The impact of gut microbiota manipulation with antibiotics on colon tumorigenesis in a murine model.

• Main Authors: Jae Gon Lee, Chang Soo Eun, Su Vin Jo, A-Reum Lee, Chan Hyuk Park, Dong Soo Han
• Format: Article
• Language: English
• Published: Public Library of Science (PLoS) 2019-01-01
• Series: PLoS ONE
• Online Access: https://doi.org/10.1371/journal.pone.0226907

It has been suggested that manipulation of gut microbiota using antibiotics can inhibit colitis-associated colorectal cancer (CAC) in a mouse model. We investigated whether timing of gut microbial manipulation using antibiotics affects colon tumorigenesis in the azoxymethane (AOM)/dextran sodium sulfate (DSS)-induced CAC model. CAC was induced in C57BL/6 mice by injection of 12.5 mg/kg AOM followed by three rounds of 1.7% DSS exposure. There were six groups based on timing of antibiotic administration. Colonic inflammation, proliferation, and tumorigenesis were evaluated after animal sacrifice. High-throughput sequencing of the mice feces was performed to characterize changes in gut microbiota. Full-time antibiotic treatment significantly decreased the number and size of tumors, histological scores, and expression of pro-inflammatory cytokines compared to the AOM/DSS group without antibiotic treatment. The early and late antibiotic groups, antibiotic administration from the first and second rounds of DSS to the end of the study, showed significantly lower histological scores and tumor burden. In contrast, the pretreatment antibiotic group, antibiotic administration from 3 weeks prior to AOM to the first round of DSS, did not exhibit decreased tumorigenesis.
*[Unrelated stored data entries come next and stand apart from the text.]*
This design comes from an exercise in tuning for small area, a short achievable clock period and few clock cycles on the open sky130 flow, not from production work.
Where RTL was checked, it was by simulation tests only, not by an equivalence proof against the original.
No activity file was given, so power comes from the tool's default toggle rates.

==> flow/design.v <==
module soul_va (
    input  wire         clk,
    input  wire         rst,         
    input  wire         cmd_valid,
    output wire         cmd_ready,
    input  wire [127:0] cmd,
    output reg          rsp_valid,
    output wire [127:0] rsp
);
    localparam NV = 8;
    integer i, j;
    reg [15:0]      slot_ch   [0:NV-1];
    reg [31:0]      slot_note [0:NV-1];
    reg [NV-1:0]    fresh_q;
    reg [NV-1:0]    zero_q;          
    reg [NV-1:0]    active_q;
    reg             all_active_q;    
    reg [NV*NV-1:0] older_q;         
    reg [NV-1:0]    oldest_q;        
    reg          in_v_q;
    reg  [2:0]   in_op_q;        
    reg          in_on_q;        
    reg          in_off_q;       
    reg          in_a0_q;        
    reg  [15:0]  in_ch_q;
    reg  [31:0]  in_a_q;
    reg  [31:0]  in_b_q;
    reg          in_nan_q;       
    reg  [2*NV-1:0] pc_ch_q;     
    reg  [4*NV-1:0] pc_nt_q;     
    reg          stolen_q;       
    reg          ready_q;
    reg  [2:0]   rsp_kind_q;
    reg  [2:0]   rsp_port_q;
    reg  [15:0]  rsp_ch_q;
    reg  [31:0]  rsp_a_q;
    reg  [31:0]  rsp_b_q;
    reg  [NV-1:0] pend_q;
    reg          free_q;         
    assign cmd_ready = ready_q;
    assign rsp = {5'b10010, rsp_kind_q, 5'd0, rsp_port_q, rsp_ch_q, rsp_a_q, rsp_b_q, 32'd0};
    function many8(input [NV-1:0] x);    
        reg seen;
        integer n;
        begin
            seen  = 1'b0;
            many8 = 1'b0;
            for (n = 0; n < NV; n = n + 1) begin
                many8 = many8 | (seen & x[n]);
                seen  = seen | x[n];
            end
        end
    endfunction
    function [2:0] pe8(input [NV-1:0] x);
        pe8 = x[0] ? 3'd0 : x[1] ? 3'd1 : x[2] ? 3'd2 : x[3] ? 3'd3 :
              x[4] ? 3'd4 : x[5] ? 3'd5 : x[6] ? 3'd6 : 3'd7;
    endfunction
    function [2:0] enc8(input [NV-1:0] oh);
        enc8 = {|oh[7:4], oh[7] | oh[6] | oh[3] | oh[2], oh[7] | oh[5] | oh[3] | oh[1]};
    endfunction
    wire [7:0]  cmd_op  = cmd[127:120];
    wire [15:0] cmd_ch  = cmd[111:96];
    wire [31:0] cmd_a   = cmd[95:64];
    wire [31:0] cmd_b   = cmd[63:32];
    wire cmd_va     = (cmd_op[7:3] == 5'b00010) && (cmd_op[2:0] <= 3'd4);
    wire cmd_noteon = (cmd_op == 8'h10);
    wire cmd_a0     = (cmd_a[30:0] == 31'd0);
    wire is_on  = in_on_q;
    wire is_off = in_off_q;
    wire [NV-1:0] ch_eq = pc_ch_q[NV-1:0] & pc_ch_q[2*NV-1:NV];
    wire [NV-1:0] nt_eq = pc_nt_q[NV-1:0] & pc_nt_q[2*NV-1:NV] & pc_nt_q[3*NV-1:2*NV] &
                          pc_nt_q[4*NV-1:3*NV];
    wire [NV-1:0] hits  = ch_eq & ~({NV{is_off}} & ~(nt_eq & {NV{!in_nan_q}}));
    wire          any_hit   = |hits;
    wire [NV-1:0] hits_rest = hits & ~(hits & (~hits + 1'b1));
    wire [NV-1:0] pend_rest = pend_q & ~(pend_q & (~pend_q + 1'b1));
    wire          hits_many = many8(hits);
    wire          pend_many = many8(pend_q);
    wire one_free   = (active_q == 8'b01111111) || (active_q == 8'b10111111) ||
                      (active_q == 8'b11011111) || (active_q == 8'b11101111) ||
                      (active_q == 8'b11110111) || (active_q == 8'b11111011) ||
                      (active_q == 8'b11111101) || (active_q == 8'b11111110);
    wire steal      = is_on && all_active_q && !stolen_q;      
    wire go_on      = in_v_q && is_on && free_q && !steal;     
    wire go_off     = in_v_q && is_off && free_q;              
    wire load_steal = in_v_q && free_q && steal;
    wire [1:0] fw_ch = {cmd_ch[15:8] == in_ch_q[15:8], cmd_ch[7:0] == in_ch_q[7:0]};
    wire [3:0] fw_nt = {(cmd_a[30:24] == in_a_q[30:24]) && (in_a0_q || (cmd_a[31] == in_a_q[31])),
                        cmd_a[23:16] == in_a_q[23:16], cmd_a[15:8] == in_a_q[15:8],
                        cmd_a[7:0] == in_a_q[7:0]};
    wire [1:0] z_ch  = {cmd_ch[15:8] == 8'd0, cmd_ch[7:0] == 8'd0};
    wire [3:0] z_nt  = {cmd_a[30:24] == 7'd0, cmd_a[23:16] == 8'd0, cmd_a[15:8] == 8'd0,
                        cmd_a[7:0] == 8'd0};
    reg [2*NV-1:0] cmd_pc_ch;
    reg [4*NV-1:0] cmd_pc_nt;
    always @* begin
        for (i = 0; i < NV; i = i + 1) begin
            if (go_on && oldest_q[i]) begin
                {cmd_pc_ch[NV+i], cmd_pc_ch[i]} = fw_ch;
                {cmd_pc_nt[3*NV+i], cmd_pc_nt[2*NV+i], cmd_pc_nt[NV+i], cmd_pc_nt[i]} = fw_nt;
            end else if (fresh_q[i]) begin
                {cmd_pc_ch[NV+i], cmd_pc_ch[i]} = z_ch;
                {cmd_pc_nt[3*NV+i], cmd_pc_nt[2*NV+i], cmd_pc_nt[NV+i], cmd_pc_nt[i]} = z_nt;
            end else begin
                cmd_pc_ch[i]      = (cmd_ch[7:0]  == slot_ch[i][7:0]);
                cmd_pc_ch[NV+i]   = (cmd_ch[15:8] == slot_ch[i][15:8]);
                cmd_pc_nt[i]      = (cmd_a[7:0]   == slot_note[i][7:0]);
                cmd_pc_nt[NV+i]   = (cmd_a[15:8]  == slot_note[i][15:8]);
                cmd_pc_nt[2*NV+i] = (cmd_a[23:16] == slot_note[i][23:16]);
                cmd_pc_nt[3*NV+i] = (cmd_a[30:24] == slot_note[i][30:24]) &&
                                    (zero_q[i] || (cmd_a[31] == slot_note[i][31]));
            end
        end
    end
    reg [15:0] vic_ch;
    reg [31:0] vic_note;
    always @* begin
        vic_ch   = 16'd0;
        vic_note = 32'd0;
        for (i = 0; i < NV; i = i + 1) begin
            vic_ch   = vic_ch   | ({16{oldest_q[i]}} & slot_ch[i]);
            vic_note = vic_note | ({32{oldest_q[i]}} & slot_note[i]);
        end
    end
    reg [NV*NV-1:0] older_d;
    reg [NV-1:0]    oldest_d;
    always @* begin
        older_d = older_q;
        for (i = 0; i < NV; i = i + 1)
            for (j = i + 1; j < NV; j = j + 1) begin
                if (go_on) begin
                    if (oldest_q[i])      older_d[i*NV+j] = 1'b0;
                    else if (oldest_q[j]) older_d[i*NV+j] = 1'b1;
                end else if (go_off) begin
                    if (hits[i] && hits[j]) older_d[i*NV+j] = 1'b1;
                    else if (hits[i])       older_d[i*NV+j] = active_q[j];
                    else if (hits[j])       older_d[i*NV+j] = !active_q[i];
                end
            end
        for (i = 0; i < NV; i = i + 1) begin
            oldest_d[i] = 1'b1;
            for (j = 0; j < NV; j = j + 1) begin
                if (j > i) oldest_d[i] = oldest_d[i] & older_d[i*NV+j];
                if (j < i) oldest_d[i] = oldest_d[i] & !older_d[j*NV+i];
            end
        end
    end
    wire take      = ready_q && cmd_valid;
    wire consume   = is_on ? (free_q && !steal) : (free_q || !any_hit);
    wire in_v_d    = take ? cmd_va : (in_v_q && !consume);
    wire stolen_d  = !take && (load_steal || (stolen_q && !go_on));
    wire free_d    = free_q ? (!in_v_q || is_on || !hits_many) : !pend_many;
    wire all_act_d = go_on ? (all_active_q || one_free) :
                     go_off ? (all_active_q && !any_hit) : all_active_q;
    wire ready_d   = take ? (!cmd_va || (free_d && !(cmd_noteon && all_act_d)))
                          : (!in_v_q || consume ||
                             (is_on ? (load_steal || (free_d && !(all_active_q && !stolen_q)))
                                    : free_d));
    always @(posedge clk) begin
        if (ready_q) begin
            in_op_q  <= cmd_op[2:0];
            in_on_q  <= (cmd_op[2:0] == 3'd0);
            in_off_q <= (cmd_op[2:0] == 3'd1);
            in_a0_q  <= cmd_a0;
            in_ch_q  <= cmd_ch;
            in_a_q   <= cmd_a;
            in_b_q   <= cmd_b;
            in_nan_q <= (&cmd_a[30:23]) && (|cmd_a[22:0]);
            pc_ch_q  <= cmd_pc_ch;
            pc_nt_q  <= cmd_pc_nt;
        end
        if (free_q) begin
            rsp_ch_q   <= steal ? vic_ch   : in_ch_q;
            rsp_a_q    <= steal ? vic_note : in_a_q;
            rsp_kind_q <= steal ? 3'd1 : in_op_q;
        end
        rsp_b_q    <= (free_q && is_on && !steal) ? in_b_q : 32'd0;
        rsp_port_q <= free_q ? (is_on ? enc8(oldest_q) : pe8(hits)) : pe8(pend_q);
        for (i = 0; i < NV; i = i + 1) begin
            if (go_on && oldest_q[i]) begin
                slot_ch[i]   <= in_ch_q;
                slot_note[i] <= in_a_q;
                zero_q[i]    <= in_a0_q;
            end
        end
        if (rst) begin
            in_v_q       <= 1'b0;
            stolen_q     <= 1'b0;
            ready_q      <= 1'b1;
            rsp_valid    <= 1'b0;
            pend_q       <= {NV{1'b0}};
            free_q       <= 1'b1;
            active_q     <= {NV{1'b0}};
            all_active_q <= 1'b0;
            fresh_q      <= {NV{1'b1}};
            oldest_q     <= {{(NV-1){1'b0}}, 1'b1};
            for (i = 0; i < NV; i = i + 1)
                for (j = 0; j < NV; j = j + 1)
                    older_q[i*NV+j] <= (i < j);
        end else begin
            in_v_q       <= in_v_d;
            stolen_q     <= stolen_d;
            ready_q      <= ready_d;
            rsp_valid    <= !free_q || (in_v_q && (is_on || any_hit));
            pend_q       <= free_q ? ({NV{in_v_q && !is_on}} & hits_rest) : pend_rest;
            free_q       <= free_d;
            all_active_q <= all_act_d;
            if (go_on)
                active_q <= active_q | oldest_q;
            else if (go_off)
                active_q <= active_q & ~hits;
            if (go_on)
                fresh_q <= fresh_q & ~oldest_q;
            older_q      <= older_d;
            oldest_q     <= oldest_d;
        end
    end
endmodule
Principal coordinate analysis showed similar gut microbial community structures among the full-time, early, and late antibiotic groups, whereas other groups showed distinct gut microbial profiles. There was a positive correlation between number of tumors and number of operational taxonomic units. Colonic tumorigenesis was attenuated by antibiotic administration, except for that only prior to DSS administration, suggesting that gut microbial changes should be maintained throughout the entire period of inflammation to suppress tumorigenesis.